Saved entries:
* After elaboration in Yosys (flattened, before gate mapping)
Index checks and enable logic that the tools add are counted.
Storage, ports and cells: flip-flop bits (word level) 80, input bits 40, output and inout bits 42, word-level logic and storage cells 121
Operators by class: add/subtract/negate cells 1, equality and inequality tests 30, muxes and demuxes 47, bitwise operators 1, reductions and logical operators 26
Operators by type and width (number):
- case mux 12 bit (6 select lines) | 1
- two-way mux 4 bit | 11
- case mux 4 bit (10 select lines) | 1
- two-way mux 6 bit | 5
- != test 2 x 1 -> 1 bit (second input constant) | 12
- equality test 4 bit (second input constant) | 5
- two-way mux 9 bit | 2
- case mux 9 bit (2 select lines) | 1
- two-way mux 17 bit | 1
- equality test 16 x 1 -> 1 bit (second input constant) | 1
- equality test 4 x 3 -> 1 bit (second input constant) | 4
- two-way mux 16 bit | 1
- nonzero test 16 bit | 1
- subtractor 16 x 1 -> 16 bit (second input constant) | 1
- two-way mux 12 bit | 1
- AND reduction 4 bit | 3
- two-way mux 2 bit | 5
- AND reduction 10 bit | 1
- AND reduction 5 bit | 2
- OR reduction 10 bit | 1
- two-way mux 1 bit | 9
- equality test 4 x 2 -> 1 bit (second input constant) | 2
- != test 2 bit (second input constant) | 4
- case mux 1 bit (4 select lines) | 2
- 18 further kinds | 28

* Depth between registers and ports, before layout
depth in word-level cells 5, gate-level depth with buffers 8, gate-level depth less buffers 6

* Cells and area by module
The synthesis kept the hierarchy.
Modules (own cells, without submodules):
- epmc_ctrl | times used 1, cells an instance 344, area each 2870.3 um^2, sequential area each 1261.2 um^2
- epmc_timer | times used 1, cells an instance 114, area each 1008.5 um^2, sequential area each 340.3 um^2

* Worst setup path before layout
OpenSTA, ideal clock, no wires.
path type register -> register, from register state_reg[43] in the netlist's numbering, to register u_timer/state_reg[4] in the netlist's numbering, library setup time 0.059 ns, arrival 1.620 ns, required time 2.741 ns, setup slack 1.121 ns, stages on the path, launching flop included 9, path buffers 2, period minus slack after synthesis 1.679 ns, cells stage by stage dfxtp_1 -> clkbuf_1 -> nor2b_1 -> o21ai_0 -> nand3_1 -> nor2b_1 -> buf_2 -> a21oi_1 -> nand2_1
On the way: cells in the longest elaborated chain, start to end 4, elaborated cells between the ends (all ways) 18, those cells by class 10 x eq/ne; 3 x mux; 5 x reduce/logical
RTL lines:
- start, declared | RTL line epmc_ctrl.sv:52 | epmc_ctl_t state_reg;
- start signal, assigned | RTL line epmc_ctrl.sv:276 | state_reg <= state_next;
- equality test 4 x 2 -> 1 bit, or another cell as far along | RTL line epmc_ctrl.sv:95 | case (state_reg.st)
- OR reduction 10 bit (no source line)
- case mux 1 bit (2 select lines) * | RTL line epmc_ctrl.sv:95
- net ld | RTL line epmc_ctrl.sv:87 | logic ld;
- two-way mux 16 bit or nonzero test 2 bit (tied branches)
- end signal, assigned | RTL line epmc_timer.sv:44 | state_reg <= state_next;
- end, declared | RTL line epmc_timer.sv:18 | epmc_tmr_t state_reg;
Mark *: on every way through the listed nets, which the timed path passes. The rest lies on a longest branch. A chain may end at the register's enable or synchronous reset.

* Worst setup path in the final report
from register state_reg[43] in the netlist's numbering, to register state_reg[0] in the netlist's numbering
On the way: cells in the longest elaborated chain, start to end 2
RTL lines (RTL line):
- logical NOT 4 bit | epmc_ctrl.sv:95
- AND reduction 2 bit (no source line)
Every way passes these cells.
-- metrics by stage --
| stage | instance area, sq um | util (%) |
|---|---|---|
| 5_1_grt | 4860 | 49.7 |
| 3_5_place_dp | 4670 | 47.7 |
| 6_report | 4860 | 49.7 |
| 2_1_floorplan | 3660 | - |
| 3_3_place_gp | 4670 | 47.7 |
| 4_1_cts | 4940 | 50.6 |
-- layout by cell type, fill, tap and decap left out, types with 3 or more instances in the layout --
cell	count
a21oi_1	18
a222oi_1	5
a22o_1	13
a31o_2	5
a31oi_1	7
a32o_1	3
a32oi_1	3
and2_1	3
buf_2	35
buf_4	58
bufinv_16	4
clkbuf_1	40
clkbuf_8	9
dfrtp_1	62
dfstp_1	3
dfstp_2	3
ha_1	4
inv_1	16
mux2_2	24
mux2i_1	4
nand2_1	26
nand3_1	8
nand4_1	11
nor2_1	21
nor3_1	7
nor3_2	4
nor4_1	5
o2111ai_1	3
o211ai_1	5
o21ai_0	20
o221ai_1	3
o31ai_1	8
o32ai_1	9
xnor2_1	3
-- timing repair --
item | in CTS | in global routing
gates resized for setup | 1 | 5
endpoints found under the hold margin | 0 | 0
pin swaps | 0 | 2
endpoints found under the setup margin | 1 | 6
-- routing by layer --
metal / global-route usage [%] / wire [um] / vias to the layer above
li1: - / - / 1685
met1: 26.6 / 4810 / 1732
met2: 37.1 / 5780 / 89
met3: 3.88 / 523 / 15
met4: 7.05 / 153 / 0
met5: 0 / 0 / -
$ cat src/hdl/cis_pkg.sv
// constants and types for the cpu interrupt sequencer
package cis_pkg;
  // ============================================================
  // sizes
  localparam int NPER = 8;
  localparam int NPEND = 8;
  localparam logic [2:0] NBYTE = 3'h4;
  // ============================================================
  // register byte addresses
  localparam logic [7:0] A_LEVEL = 8'h00;
  localparam logic [7:0] A_LCA = 8'h04;
  localparam logic [7:0] A_LCB = 8'h08;
  localparam logic [7:0] A_FVEC = 8'h0C;
  localparam logic [7:0] A_VBASE = 8'h10;
  localparam logic [7:0] A_STAT = 8'h14;
  localparam logic [7:0] A_FLAG = 8'h18;
  // level control bits
  localparam int B_FSEL = 0;
  localparam int B_DMA7 = 1;
  // ============================================================
  // flag register layout
  localparam int FB_O = 2;
  localparam int FB_I = 6;
  localparam int FB_U = 7;
  localparam int FB_IPL = 12;
  localparam logic [31:0] FLG_RST = 32'h0000_0000;
  localparam logic [31:0] VBASE_RST = 32'h0000_0000;
  localparam logic [2:0] LVL_FAST = 3'h7;
  // ============================================================
  // pending slots, fixed priority: lowest index first
  localparam int P_UND = 0;
  localparam int P_OVF = 1;
  localparam int P_BRK = 2;
  localparam int P_DBG = 3;
  localparam int P_INT = 4;
  localparam int P_NMI = 5;
  localparam int P_SYS = 6;
  localparam int P_STEP = 7;
  localparam logic [31:0] FIX_VEC [NPEND] = '{
    32'h0FFF_FFDC, 32'h0FFF_FFE0, 32'h0FFF_FFE4, 32'h0FFF_FFE8,
    32'h0000_0000, 32'h0FFF_FFF8, 32'h0FFF_FFF0, 32'h0FFF_FFEC};
  localparam logic [7:0] INT_HI = 8'h80;
  localparam logic [7:0] PER_NUM0 = 8'h08;
  localparam logic [7:0] BYTE_FF = 8'hFF;
  // ============================================================
  typedef enum logic [2:0] {
    S_IDLE = 3'b001,
    S_FETCH = 3'b010,
    S_JUMP = 3'b100
  } cis_state_t;
endpackage

$ cat src/hdl/cis_sequencer.sv
// interrupt acceptance, vector fetch and fast path for the cpu core
//
// Behaviour
// [RQ1] maskable requests gated by the I flag, ranked by programmed level
// [RQ2] non-maskable sources bypass the I flag, fixed priority
// [RQ3] software traps are non-maskable, raised by executing the trap opcode
// [RQ4] undefined opcode trap raises the undefined instruction interrupt
// [RQ5] overflow trap raises only when the O flag is 1
// [RQ6] arithmetic results update the O flag
// [RQ7] break opcode raises the break interrupt each time
// [RQ8] debug break has its own vector; debug break and single step reserved
// [RQ9] numbered trap 0..255; 0..127 share peripheral handlers
// [RQ10] trap 0..127 saves U, selects interrupt stack, return restores U
// [RQ11] trap 128..255 keeps the active stack pointer
// [RQ12] only one peripheral, level 7, may use the fast path
// [RQ13] pin interrupt raised on a high to low transition
// [RQ14] five special interrupts: pin, watchdog, osc stop, low voltage, step
// [RQ15] peripheral requests maskable, use the slot of trap number alike
// [RQ16] software sets fast select, clears level7 dma, loads fast vector
// [RQ17] software gives the fast source level 7 and no other source
// [RQ18] fast accept copies flags and pc to shadows, jumps to fast vector
// [RQ19] fast return restores flags and pc from the shadows
// [RQ20] vectors are 4 bytes; accepted request jumps to that address
// [RQ21] fixed vectors live in FFFFFDCh..FFFFFFFh
// [RQ22] relocatable table is 1024 bytes from the vector base
// [RQ23] requests accepted only at instruction boundaries
//
// The implementer's own choices: the address-and-strobe port and the placing of the registers.
`timescale 1ns/1ps
module cis_sequencer
  import cis_pkg::*;
(
  // clock and reset
  input wire logic ref_clk,
  input wire logic arst_n,
  // register port
  input wire logic [7:0] reg_addr,
  input wire logic [31:0] reg_wdata,
  input wire logic reg_wr,
  input wire logic reg_rd,
  output logic [31:0] reg_rdata,
  // core execution
  input wire logic insn_boundary,
  input wire logic [31:0] cur_pc,
  input wire logic ex_undef,
  input wire logic ex_ovf_trap,
  input wire logic ex_break,
  input wire logic ex_dbg_break,
  input wire logic ex_int,
  input wire logic [7:0] ex_int_num,
  input wire logic ex_fast_ret,
  input wire logic ex_ret,
  input wire logic [31:0] ret_flag,
  input wire logic alu_ovf_we,
  input wire logic alu_ovf,
  // sources
  input wire logic nmi_pin_n,
  input wire logic wdt_evt,
  input wire logic osc_stop_evt,
  input wire logic lvd_evt,
  input wire logic step_evt,
  input wire logic [NPER-1:0] per_req,
  output logic [NPER-1:0] per_ack,
  // vector fetch
  output logic vf_rd,
  output logic [31:0] vf_addr,
  input wire logic [7:0] vf_rdata,
  // to core
  output logic busy,
  output logic jump,
  output logic [31:0] jump_pc,
  output logic [31:0] flag_out,
  output logic [31:0] saved_flag,
  output logic [31:0] saved_pc
);
  // ============================================================
  // state
  cis_state_t st_r;
  logic [31:0] flag_r, sflag_r, spc_r, fvec_r, vbase_r, fbase_r, vec_r;
  logic [31:0] jpc_r, sav_flag_r, sav_pc_r, rdata_r;
  logic [1:0] lca_r, lcb_r;
  logic [2:0] lvl_r [NPER];
  logic [NPEND-1:0] pend_r, pend_set, pend_clr;
  logic [7:0] int_num_r;
  logic nmi_d_r, nmi_fall, brk_r, rd_r;
  logic [2:0] cnt_r, got_r;
  // selection
  logic hit, take, sel_msk, sel_fast, sel_sw;
  logic [2:0] pk, best_lvl, ipl;
  logic [NPER-1:0] best_oh;
  logic [7:0] sel_num;
  logic [31:0] sel_addr;
  logic fast_on;

  assign ipl = flag_r[FB_IPL +: 3];
  // [RQ16] fast enable only with both selects set, dma off
  assign fast_on = lca_r[B_FSEL] & lcb_r[B_FSEL] & ~lca_r[B_DMA7] & ~lcb_r[B_DMA7];

  // ============================================================
  // pending sources
  // [RQ13] falling edge of the pin
  assign nmi_fall = nmi_d_r & ~nmi_pin_n;
  always_comb
  begin
    pend_set = '0;
    // [RQ4] undefined opcode
    pend_set[P_UND] = ex_undef;
    // [RQ5] overflow trap needs O set
    pend_set[P_OVF] = ex_ovf_trap & flag_r[FB_O];
    // [RQ7] break opcode
    pend_set[P_BRK] = ex_break;
    // [RQ8] separate debug break
    pend_set[P_DBG] = ex_dbg_break;
    // [RQ3] numbered trap
    pend_set[P_INT] = ex_int;
    // [RQ14] special sources
    pend_set[P_NMI] = nmi_fall;
    pend_set[P_SYS] = wdt_evt | osc_stop_evt | lvd_evt;
    pend_set[P_STEP] = step_evt;
  end

  always_ff @(posedge ref_clk or negedge arst_n)
  begin
    if (!arst_n)
      nmi_d_r <= 1'b1;
    else
      nmi_d_r <= nmi_pin_n;
  end

  // set beats clear so an event on the accept edge survives
  always_ff @(posedge ref_clk or negedge arst_n)
  begin
    if (!arst_n)
      pend_r <= '0;
    else
      pend_r <= pend_set | (pend_r & ~pend_clr);
  end

  always_ff @(posedge ref_clk or negedge arst_n)
  begin
    if (!arst_n)
      int_num_r <= '0;
    else if (ex_int)
      int_num_r <= ex_int_num;
  end

  // ============================================================
  // arbitration
  always_comb
  begin
    hit = 1'b0;
    pk = '0;
    // [RQ2] fixed order, no enable gate
    for (int k = NPEND - 1; k >= 0; k--)
    begin
      if (pend_r[k])
      begin
        hit = 1'b1;
        pk = 3'(k);
      end
    end
    best_lvl = ipl;
    best_oh = '0;
    // [RQ1] highest level above ipl, ties to lower index
    for (int i = NPER - 1; i >= 0; i--)
    begin
      if (per_req[i] && lvl_r[i] >= best_lvl && lvl_r[i] > ipl)
      begin
        best_lvl = lvl_r[i];
        best_oh = NPER'(1) << i;
      end
    end
    sel_msk = 1'b0;
    sel_fast = 1'b0;
    sel_sw = 1'b0;
    sel_num = int_num_r;
    sel_addr = FIX_VEC[pk];
    if (hit)
    begin
      // [RQ10] low trap numbers select the interrupt stack
      // [RQ11] high trap numbers keep the stack
      sel_sw = (pk == 3'(P_INT)) && (int_num_r < INT_HI);
    end
    else if (flag_r[FB_I] && best_oh != '0)
    begin
      hit = 1'b1;
      sel_msk = 1'b1;
      sel_sw = 1'b1;
      // [RQ12] level 7 alone reaches the fast path
      // [RQ17] software keeps level 7 unique
      sel_fast = fast_on && best_lvl == LVL_FAST;
      for (int i = 0; i < NPER; i++)
      begin
        if (best_oh[i])
          // [RQ15] peripheral shares the trap slot
          sel_num = PER_NUM0 + 8'(i);
      end
    end
    // [RQ9] relocatable slot by number
    // [RQ22] 4 bytes per entry, 1024 byte table
    if (sel_msk || (hit && pk == 3'(P_INT)))
      sel_addr = vbase_r + 32'({sel_num, 2'b00});
  end

  // [RQ23] only at a boundary and while idle
  assign take = st_r == S_IDLE && insn_boundary && hit && !ex_fast_ret;
  assign per_ack = (take && sel_msk) ? best_oh : '0;

  // kept apart from arbitration so take never feeds back into its own process
  always_comb
  begin
    pend_clr = '0;
    if (take && !sel_msk)
      pend_clr[pk] = 1'b1;
  end

  // ============================================================
  // flag register
  always_ff @(posedge ref_clk or negedge arst_n)
  begin
    if (!arst_n)
      flag_r <= FLG_RST;
    else if (take)
    begin
      flag_r[FB_I] <= 1'b0;
      if (sel_sw)
        flag_r[FB_U] <= 1'b0;
      if (sel_msk)
        flag_r[FB_IPL +: 3] <= best_lvl;
    end
    // [RQ19] fast return restores shadow flags
    else if (ex_fast_ret && st_r == S_IDLE)
      flag_r <= sflag_r;
    // [RQ10] return restores saved U
    else if (ex_ret)
      flag_r <= ret_flag;
    else if (reg_wr && reg_addr == A_FLAG)
      flag_r <= reg_wdata;
    // [RQ6] arithmetic overflow result
    else if (alu_ovf_we)
      flag_r[FB_O] <= alu_ovf;
  end

  // [RQ18] shadow copies on fast accept
  always_ff @(posedge ref_clk or negedge arst_n)
  begin
    if (!arst_n)
    begin
      sflag_r <= FLG_RST;
      spc_r <= VBASE_RST;
    end
    else if (take && sel_fast)
    begin
      sflag_r <= flag_r;
      spc_r <= cur_pc;
    end
  end

  // pre-accept context for the core to stack
  always_ff @(posedge ref_clk or negedge arst_n)
  begin
    if (!arst_n)
    begin
      sav_flag_r <= FLG_RST;
      sav_pc_r <= VBASE_RST;
    end
    else if (take && !sel_fast)
    begin
      sav_flag_r <= flag_r;
      sav_pc_r <= cur_pc;
    end
  end

  // ============================================================
  // sequence and vector fetch
  always_ff @(posedge ref_clk or negedge arst_n)
  begin
    if (!arst_n)
    begin
      st_r <= S_IDLE;
      fbase_r <= VBASE_RST;
      jpc_r <= VBASE_RST;
      vec_r <= VBASE_RST;
      cnt_r <= '0;
      got_r <= '0;
      brk_r <= 1'b0;
      rd_r <= 1'b0;
      vf_addr <= VBASE_RST;
    end
    else
    begin
      rd_r <= 1'b0;
      unique case (st_r)
        S_IDLE:
        begin
          if (take && sel_fast)
          begin
            // [RQ18] straight to the fast handler
            jpc_r <= fvec_r;
            st_r <= S_JUMP;
          end
          else if (take)
          begin
            // [RQ21] fixed slots at the top of memory
            fbase_r <= sel_addr;
            brk_r <= !sel_msk && pk == 3'(P_BRK);
            cnt_r <= '0;
            got_r <= '0;
            st_r <= S_FETCH;
          end
          else if (ex_fast_ret)
          begin
            // [RQ19] resume at shadow pc
            jpc_r <= spc_r;
            st_r <= S_JUMP;
          end
        end
        S_FETCH:
        begin
          // [RQ20] four byte reads, low byte first
          if (cnt_r != NBYTE)
          begin
            rd_r <= 1'b1;
            vf_addr <= fbase_r + 32'(cnt_r);
            cnt_r <= cnt_r + 3'h1;
          end
          if (rd_r)
          begin
            vec_r[got_r[1:0]*8 +: 8] <= vf_rdata;
            got_r <= got_r + 3'h1;
            if (got_r == NBYTE - 3'h1)
            begin
              // break slot with top byte FFh redirects to entry 0
              if (brk_r && vf_rdata == BYTE_FF)
              begin
                fbase_r <= vbase_r;
                brk_r <= 1'b0;
                cnt_r <= '0;
                got_r <= '0;
              end
              else
              begin
                jpc_r <= {vf_rdata, vec_r[23:0]};
                st_r <= S_JUMP;
              end
            end
          end
        end
        S_JUMP:
          st_r <= S_IDLE;
        default:
          st_r <= S_IDLE;
      endcase
    end
  end

  assign vf_rd = rd_r;
  assign busy = st_r != S_IDLE;
  assign jump = st_r == S_JUMP;
  assign jump_pc = jpc_r;
  assign flag_out = flag_r;
  assign saved_flag = sav_flag_r;
  assign saved_pc = sav_pc_r;

  // ============================================================
  // software registers
  genvar g;
  generate
    for (g = 0; g < NPER; g++)
    begin : g_lvl
      always_ff @(posedge ref_clk or negedge arst_n)
      begin
        if (!arst_n)
          lvl_r[g] <= '0;
        // [RQ1] per source request level
        else if (reg_wr && reg_addr == A_LEVEL)
          lvl_r[g] <= reg_wdata[3*g +: 3];
      end
    end
  endgenerate

  always_ff @(posedge ref_clk or negedge arst_n)
  begin
    if (!arst_n)
    begin
      lca_r <= '0;
      lcb_r <= '0;
      fvec_r <= VBASE_RST;
      vbase_r <= VBASE_RST;
    end
    else if (reg_wr)
    begin
      if (reg_addr == A_LCA)
        lca_r <= reg_wdata[1:0];
      if (reg_addr == A_LCB)
        lcb_r <= reg_wdata[1:0];
      if (reg_addr == A_FVEC)
        fvec_r <= reg_wdata;
      if (reg_addr == A_VBASE)
        vbase_r <= reg_wdata;
    end
  end

  // unmapped reads return zero
  always_ff @(posedge ref_clk or negedge arst_n)
  begin
    if (!arst_n)
      rdata_r <= '0;
    else if (reg_rd)
    begin
      unique case (reg_addr)
        A_LEVEL:
        begin
          rdata_r <= '0;
          for (int i = 0; i < NPER; i++)
            rdata_r[3*i +: 3] <= lvl_r[i];
        end
        A_LCA: rdata_r <= 32'(lca_r);
        A_LCB: rdata_r <= 32'(lcb_r);
        A_FVEC: rdata_r <= fvec_r;
        A_VBASE: rdata_r <= vbase_r;
        A_STAT: rdata_r <= {21'(0), st_r, pend_r};
        A_FLAG: rdata_r <= flag_r;
        default: rdata_r <= '0;
      endcase
    end
    else
      rdata_r <= '0;
  end
  assign reg_rdata = rdata_r;
endmodule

_Exercise requirements_
The range runs from the line above containing "- OR reduction 10 bit | 1" to the line containing "ports, before layout", inclusive. Restate those lines word for word and no others.

_Expected answer_
- OR reduction 10 bit | 1
- two-way mux 1 bit | 9
- equality test 4 x 2 -> 1 bit (second input constant) | 2
- != test 2 bit (second input constant) | 4
- case mux 1 bit (4 select lines) | 2
- 18 further kinds | 28

* Depth between registers and ports, before layout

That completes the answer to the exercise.